EXERCISE: Wherever the word "alone" appears in the entries, copy the whole line.
------ TASK INPUTS
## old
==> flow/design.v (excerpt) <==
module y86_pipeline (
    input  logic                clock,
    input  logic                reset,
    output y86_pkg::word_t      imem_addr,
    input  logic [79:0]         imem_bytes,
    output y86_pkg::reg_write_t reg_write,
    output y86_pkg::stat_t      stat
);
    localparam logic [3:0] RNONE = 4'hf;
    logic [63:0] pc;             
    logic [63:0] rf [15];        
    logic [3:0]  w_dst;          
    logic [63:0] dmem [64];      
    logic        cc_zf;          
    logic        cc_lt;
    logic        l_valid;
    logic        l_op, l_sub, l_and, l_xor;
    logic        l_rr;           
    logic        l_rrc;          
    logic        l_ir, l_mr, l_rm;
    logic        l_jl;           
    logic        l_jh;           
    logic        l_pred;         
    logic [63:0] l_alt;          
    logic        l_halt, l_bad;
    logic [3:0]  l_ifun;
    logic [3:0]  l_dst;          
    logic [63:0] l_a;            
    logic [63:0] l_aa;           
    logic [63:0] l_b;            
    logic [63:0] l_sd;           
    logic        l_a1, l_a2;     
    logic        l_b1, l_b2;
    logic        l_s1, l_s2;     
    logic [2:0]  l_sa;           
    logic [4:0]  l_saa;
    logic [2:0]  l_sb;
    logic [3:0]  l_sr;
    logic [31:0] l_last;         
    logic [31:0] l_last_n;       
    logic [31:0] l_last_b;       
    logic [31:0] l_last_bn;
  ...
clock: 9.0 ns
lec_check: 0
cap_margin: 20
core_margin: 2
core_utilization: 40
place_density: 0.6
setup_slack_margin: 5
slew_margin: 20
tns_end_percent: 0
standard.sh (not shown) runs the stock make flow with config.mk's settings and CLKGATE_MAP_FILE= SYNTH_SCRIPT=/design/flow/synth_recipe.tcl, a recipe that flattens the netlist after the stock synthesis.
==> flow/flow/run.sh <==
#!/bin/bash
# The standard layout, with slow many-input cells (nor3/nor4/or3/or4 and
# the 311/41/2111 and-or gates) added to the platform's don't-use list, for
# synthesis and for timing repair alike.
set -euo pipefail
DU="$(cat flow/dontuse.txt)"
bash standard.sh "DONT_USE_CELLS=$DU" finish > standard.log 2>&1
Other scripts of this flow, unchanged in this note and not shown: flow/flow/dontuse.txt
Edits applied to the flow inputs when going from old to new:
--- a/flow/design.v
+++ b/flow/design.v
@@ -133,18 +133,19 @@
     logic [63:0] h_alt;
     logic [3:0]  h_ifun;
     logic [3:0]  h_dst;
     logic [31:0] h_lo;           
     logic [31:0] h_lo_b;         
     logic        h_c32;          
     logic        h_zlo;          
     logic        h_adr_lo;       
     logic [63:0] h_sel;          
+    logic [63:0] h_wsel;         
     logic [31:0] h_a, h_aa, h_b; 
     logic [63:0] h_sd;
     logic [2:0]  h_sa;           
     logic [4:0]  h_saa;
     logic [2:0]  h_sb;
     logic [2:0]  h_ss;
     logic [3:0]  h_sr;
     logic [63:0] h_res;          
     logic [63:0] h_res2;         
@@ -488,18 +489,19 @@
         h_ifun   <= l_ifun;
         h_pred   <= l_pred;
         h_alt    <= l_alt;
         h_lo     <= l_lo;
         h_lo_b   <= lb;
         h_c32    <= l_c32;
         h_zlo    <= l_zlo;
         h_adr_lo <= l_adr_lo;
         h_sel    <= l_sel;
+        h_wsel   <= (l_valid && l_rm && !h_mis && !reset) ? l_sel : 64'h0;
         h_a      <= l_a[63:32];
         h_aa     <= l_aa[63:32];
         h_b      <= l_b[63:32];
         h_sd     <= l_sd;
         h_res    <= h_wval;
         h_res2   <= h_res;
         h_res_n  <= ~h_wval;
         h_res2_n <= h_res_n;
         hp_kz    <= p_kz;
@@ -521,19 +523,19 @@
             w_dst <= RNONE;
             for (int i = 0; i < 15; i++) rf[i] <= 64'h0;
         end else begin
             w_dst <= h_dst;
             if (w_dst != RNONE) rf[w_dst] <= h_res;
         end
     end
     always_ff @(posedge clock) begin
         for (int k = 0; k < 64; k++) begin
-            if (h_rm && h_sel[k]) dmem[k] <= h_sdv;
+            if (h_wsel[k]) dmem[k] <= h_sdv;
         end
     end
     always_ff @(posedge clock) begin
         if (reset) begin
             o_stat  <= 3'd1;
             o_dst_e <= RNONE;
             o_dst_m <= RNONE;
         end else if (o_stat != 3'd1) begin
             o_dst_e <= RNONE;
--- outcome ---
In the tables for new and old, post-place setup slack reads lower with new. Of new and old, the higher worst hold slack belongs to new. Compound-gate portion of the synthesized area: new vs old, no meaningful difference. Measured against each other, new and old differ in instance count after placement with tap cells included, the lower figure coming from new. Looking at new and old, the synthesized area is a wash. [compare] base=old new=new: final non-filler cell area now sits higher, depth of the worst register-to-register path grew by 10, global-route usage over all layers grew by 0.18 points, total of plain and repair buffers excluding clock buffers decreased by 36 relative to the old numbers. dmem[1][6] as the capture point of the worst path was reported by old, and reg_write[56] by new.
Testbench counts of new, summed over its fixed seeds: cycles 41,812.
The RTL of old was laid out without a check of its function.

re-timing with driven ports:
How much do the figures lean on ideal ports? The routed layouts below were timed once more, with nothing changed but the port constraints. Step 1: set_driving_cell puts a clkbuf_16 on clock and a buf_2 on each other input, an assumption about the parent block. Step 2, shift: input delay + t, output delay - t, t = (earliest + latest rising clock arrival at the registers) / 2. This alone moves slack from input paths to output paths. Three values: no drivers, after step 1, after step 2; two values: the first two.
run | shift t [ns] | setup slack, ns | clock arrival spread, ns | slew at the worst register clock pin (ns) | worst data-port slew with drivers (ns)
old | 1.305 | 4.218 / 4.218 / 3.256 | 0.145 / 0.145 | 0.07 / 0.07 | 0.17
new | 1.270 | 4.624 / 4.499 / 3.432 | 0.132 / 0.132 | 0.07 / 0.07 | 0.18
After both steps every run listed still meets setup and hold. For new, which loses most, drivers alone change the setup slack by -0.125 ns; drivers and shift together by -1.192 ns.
------------
------ TASK INPUTS
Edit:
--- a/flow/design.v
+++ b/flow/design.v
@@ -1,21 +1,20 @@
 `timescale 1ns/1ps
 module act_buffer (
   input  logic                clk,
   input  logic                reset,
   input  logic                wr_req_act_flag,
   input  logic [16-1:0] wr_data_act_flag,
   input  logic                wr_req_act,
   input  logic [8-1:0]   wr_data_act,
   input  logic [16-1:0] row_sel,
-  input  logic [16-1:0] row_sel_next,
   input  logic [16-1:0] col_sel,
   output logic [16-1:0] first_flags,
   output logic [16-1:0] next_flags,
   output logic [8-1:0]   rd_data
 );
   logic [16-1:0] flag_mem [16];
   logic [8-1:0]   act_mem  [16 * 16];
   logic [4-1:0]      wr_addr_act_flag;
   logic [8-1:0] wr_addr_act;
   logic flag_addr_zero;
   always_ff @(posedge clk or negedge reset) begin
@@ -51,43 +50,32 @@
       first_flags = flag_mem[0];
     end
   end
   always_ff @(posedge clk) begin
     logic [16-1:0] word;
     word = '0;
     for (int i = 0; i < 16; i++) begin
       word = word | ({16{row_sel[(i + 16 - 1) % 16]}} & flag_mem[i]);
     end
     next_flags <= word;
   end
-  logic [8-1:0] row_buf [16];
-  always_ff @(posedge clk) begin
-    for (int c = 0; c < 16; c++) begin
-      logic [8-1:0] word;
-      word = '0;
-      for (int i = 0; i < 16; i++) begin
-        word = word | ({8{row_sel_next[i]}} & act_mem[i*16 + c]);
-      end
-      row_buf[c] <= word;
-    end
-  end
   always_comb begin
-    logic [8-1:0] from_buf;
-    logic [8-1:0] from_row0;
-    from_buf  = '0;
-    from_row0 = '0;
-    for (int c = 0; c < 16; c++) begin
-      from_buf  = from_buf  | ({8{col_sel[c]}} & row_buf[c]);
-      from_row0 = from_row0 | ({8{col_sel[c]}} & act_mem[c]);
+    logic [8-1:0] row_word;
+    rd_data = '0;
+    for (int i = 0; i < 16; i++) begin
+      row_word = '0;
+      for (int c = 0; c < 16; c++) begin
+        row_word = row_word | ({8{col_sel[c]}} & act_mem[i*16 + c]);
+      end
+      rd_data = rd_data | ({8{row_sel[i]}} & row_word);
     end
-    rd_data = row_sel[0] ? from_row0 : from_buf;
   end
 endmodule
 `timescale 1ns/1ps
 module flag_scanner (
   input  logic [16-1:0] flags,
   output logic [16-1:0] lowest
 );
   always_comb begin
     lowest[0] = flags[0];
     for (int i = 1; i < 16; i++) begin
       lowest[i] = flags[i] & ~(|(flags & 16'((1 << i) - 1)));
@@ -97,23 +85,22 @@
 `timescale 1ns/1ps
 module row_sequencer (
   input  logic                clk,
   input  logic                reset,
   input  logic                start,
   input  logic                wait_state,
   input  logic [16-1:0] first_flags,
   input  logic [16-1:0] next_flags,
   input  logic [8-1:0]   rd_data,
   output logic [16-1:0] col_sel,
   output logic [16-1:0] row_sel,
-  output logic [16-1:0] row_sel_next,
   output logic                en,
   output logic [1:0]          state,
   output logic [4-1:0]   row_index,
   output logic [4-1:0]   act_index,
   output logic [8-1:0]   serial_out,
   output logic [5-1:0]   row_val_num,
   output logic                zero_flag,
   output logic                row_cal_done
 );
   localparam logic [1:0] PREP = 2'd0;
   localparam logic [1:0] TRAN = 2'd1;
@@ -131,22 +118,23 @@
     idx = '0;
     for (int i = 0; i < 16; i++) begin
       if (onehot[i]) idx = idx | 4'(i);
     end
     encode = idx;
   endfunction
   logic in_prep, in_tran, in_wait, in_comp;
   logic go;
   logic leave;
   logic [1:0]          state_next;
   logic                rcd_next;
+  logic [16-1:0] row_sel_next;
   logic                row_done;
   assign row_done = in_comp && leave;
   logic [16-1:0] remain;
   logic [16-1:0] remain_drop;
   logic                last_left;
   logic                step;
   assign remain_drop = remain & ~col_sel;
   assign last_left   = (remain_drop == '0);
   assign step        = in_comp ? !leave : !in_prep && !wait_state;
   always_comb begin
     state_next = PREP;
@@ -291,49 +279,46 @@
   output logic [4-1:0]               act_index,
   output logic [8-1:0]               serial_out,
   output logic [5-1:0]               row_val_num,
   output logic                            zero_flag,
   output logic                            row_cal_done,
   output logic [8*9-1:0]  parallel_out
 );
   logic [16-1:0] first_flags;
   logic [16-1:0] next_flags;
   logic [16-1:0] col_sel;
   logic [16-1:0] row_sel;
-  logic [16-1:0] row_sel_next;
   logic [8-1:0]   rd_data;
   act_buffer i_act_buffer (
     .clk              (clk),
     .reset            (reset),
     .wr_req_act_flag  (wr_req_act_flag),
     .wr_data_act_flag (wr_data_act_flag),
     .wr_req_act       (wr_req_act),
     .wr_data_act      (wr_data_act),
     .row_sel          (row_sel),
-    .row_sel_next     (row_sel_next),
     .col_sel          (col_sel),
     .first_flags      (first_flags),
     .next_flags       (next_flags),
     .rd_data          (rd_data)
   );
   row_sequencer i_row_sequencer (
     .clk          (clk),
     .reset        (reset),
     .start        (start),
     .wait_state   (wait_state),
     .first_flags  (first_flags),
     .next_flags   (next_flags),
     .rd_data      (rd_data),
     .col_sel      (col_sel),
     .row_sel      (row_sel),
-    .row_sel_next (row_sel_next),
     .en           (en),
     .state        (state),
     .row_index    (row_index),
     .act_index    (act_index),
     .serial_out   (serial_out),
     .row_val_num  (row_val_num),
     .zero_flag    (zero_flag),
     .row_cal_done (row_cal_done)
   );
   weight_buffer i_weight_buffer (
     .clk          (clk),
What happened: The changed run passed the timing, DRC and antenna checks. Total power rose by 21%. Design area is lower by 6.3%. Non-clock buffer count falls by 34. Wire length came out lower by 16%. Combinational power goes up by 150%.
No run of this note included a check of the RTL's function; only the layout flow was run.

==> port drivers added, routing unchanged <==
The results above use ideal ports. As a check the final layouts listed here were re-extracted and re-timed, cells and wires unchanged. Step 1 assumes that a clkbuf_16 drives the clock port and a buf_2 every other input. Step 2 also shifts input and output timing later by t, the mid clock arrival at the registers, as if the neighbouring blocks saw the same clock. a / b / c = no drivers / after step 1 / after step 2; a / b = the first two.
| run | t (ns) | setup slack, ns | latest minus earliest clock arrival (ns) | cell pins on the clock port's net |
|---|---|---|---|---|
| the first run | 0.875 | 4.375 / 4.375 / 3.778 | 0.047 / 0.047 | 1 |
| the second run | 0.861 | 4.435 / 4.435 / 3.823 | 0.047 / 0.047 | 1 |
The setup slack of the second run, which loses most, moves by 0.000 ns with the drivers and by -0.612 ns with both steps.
------------
------ TASK INPUTS
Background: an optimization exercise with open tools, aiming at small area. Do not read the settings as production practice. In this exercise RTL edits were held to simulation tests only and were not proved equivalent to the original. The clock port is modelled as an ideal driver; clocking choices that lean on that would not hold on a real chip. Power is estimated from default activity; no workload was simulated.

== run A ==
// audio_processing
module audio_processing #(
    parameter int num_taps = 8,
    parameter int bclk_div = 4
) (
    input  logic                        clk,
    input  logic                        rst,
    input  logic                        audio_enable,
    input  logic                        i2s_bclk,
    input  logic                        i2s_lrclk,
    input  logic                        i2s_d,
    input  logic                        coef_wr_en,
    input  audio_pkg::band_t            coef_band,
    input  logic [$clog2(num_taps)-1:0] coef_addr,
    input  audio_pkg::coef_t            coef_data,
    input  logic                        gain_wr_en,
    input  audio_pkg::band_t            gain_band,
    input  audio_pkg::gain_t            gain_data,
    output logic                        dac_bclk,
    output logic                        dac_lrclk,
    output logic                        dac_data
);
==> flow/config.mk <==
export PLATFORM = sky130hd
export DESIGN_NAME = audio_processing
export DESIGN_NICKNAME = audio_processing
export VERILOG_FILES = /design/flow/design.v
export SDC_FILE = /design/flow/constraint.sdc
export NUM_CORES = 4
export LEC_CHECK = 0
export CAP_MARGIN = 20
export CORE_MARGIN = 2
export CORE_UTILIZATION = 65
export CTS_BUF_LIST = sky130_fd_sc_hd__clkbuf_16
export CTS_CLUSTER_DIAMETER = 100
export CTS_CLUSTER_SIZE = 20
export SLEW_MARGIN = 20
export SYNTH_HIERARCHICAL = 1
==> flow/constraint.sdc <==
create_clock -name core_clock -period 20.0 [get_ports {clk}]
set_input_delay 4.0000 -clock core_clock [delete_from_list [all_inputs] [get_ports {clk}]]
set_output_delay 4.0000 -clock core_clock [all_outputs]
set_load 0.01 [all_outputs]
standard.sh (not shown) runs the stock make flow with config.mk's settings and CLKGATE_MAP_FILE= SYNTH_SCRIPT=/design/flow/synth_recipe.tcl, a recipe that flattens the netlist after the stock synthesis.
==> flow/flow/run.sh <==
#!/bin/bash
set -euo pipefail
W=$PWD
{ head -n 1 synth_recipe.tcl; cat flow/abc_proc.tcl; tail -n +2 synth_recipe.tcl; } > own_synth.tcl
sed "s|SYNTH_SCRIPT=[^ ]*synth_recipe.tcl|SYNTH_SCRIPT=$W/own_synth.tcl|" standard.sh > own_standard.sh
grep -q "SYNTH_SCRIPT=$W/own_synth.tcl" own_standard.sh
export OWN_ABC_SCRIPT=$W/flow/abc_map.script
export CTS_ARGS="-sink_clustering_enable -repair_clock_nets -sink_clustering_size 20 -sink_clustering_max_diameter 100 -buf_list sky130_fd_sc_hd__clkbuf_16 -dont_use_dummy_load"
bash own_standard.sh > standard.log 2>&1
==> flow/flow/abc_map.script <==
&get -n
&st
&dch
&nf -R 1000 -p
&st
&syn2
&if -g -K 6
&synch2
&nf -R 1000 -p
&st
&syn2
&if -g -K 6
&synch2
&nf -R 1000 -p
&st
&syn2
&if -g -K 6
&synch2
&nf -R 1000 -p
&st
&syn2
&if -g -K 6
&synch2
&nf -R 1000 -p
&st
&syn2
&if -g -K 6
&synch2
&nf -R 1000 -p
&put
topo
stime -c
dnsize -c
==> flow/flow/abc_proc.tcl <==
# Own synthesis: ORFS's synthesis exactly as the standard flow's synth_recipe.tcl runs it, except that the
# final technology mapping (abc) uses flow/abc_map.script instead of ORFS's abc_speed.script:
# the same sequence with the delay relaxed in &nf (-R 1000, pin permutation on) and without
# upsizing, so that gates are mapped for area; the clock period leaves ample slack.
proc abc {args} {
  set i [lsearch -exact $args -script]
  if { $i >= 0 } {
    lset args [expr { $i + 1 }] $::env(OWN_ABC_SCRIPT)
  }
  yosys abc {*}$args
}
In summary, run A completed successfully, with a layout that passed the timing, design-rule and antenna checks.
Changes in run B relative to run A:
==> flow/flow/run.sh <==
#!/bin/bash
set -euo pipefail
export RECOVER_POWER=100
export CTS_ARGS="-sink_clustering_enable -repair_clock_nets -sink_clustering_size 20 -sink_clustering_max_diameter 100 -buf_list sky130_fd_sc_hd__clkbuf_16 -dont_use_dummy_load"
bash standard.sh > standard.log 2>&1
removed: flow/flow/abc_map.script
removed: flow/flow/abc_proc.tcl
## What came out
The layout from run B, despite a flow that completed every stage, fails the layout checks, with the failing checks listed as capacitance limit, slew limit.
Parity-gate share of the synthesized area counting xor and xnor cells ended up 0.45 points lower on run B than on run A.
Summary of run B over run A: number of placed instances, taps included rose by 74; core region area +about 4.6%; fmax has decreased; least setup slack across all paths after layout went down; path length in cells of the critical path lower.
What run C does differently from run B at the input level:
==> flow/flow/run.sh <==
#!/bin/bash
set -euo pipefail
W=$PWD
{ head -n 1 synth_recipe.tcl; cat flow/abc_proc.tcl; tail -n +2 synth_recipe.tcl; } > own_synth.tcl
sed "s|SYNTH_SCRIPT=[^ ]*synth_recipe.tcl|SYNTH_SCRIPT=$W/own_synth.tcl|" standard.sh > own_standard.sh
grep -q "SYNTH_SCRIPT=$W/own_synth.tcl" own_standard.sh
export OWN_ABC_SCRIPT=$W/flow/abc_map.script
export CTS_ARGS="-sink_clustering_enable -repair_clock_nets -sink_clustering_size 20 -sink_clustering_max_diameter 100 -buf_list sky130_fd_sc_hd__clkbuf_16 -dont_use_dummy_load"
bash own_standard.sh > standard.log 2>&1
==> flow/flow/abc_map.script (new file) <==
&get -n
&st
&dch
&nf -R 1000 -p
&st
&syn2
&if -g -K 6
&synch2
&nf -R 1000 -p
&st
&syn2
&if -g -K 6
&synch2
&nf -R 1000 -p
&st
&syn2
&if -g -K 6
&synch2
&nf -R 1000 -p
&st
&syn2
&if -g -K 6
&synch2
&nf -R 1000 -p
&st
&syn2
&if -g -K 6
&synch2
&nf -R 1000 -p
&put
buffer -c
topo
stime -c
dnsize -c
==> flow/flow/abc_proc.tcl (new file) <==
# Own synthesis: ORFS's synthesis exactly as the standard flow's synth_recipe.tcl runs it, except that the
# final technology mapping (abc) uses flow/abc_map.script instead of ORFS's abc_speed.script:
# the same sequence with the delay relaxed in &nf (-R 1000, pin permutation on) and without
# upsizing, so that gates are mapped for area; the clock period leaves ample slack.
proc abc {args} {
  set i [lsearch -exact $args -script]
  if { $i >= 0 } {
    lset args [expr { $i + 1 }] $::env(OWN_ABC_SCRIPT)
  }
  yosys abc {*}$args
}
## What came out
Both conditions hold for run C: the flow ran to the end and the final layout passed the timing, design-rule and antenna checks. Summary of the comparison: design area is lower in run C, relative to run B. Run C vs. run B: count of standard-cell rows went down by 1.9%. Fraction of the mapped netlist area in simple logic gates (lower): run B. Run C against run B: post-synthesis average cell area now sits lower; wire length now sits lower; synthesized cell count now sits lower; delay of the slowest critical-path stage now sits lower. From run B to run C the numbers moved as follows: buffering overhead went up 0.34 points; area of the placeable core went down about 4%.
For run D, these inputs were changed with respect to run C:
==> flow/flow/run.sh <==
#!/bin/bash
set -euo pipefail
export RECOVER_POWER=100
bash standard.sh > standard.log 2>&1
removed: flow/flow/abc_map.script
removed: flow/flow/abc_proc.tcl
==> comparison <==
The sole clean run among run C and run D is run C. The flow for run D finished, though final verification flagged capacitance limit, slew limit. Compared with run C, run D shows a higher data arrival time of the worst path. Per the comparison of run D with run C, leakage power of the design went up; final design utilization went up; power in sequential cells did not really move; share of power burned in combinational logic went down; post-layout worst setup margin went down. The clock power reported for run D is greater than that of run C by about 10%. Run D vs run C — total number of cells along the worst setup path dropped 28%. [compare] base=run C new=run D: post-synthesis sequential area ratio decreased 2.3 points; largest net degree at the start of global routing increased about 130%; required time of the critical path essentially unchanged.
------------
RESULT OF THE EXERCISE:
How much do the figures lean on ideal ports? The routed layouts below were timed once more, with nothing changed but the port constraints. Step 1: set_driving_cell puts a clkbuf_16 on clock and a buf_2 on each other input, an assumption about the parent block. Step 2, shift: input delay + t, output delay - t, t = (earliest + latest rising clock arrival at the registers) / 2. This alone moves slack from input paths to output paths. Three values: no drivers, after step 1, after step 2; two values: the first two.
After both steps every run listed still meets setup and hold. For new, which loses most, drivers alone change the setup slack by -0.125 ns; drivers and shift together by -1.192 ns.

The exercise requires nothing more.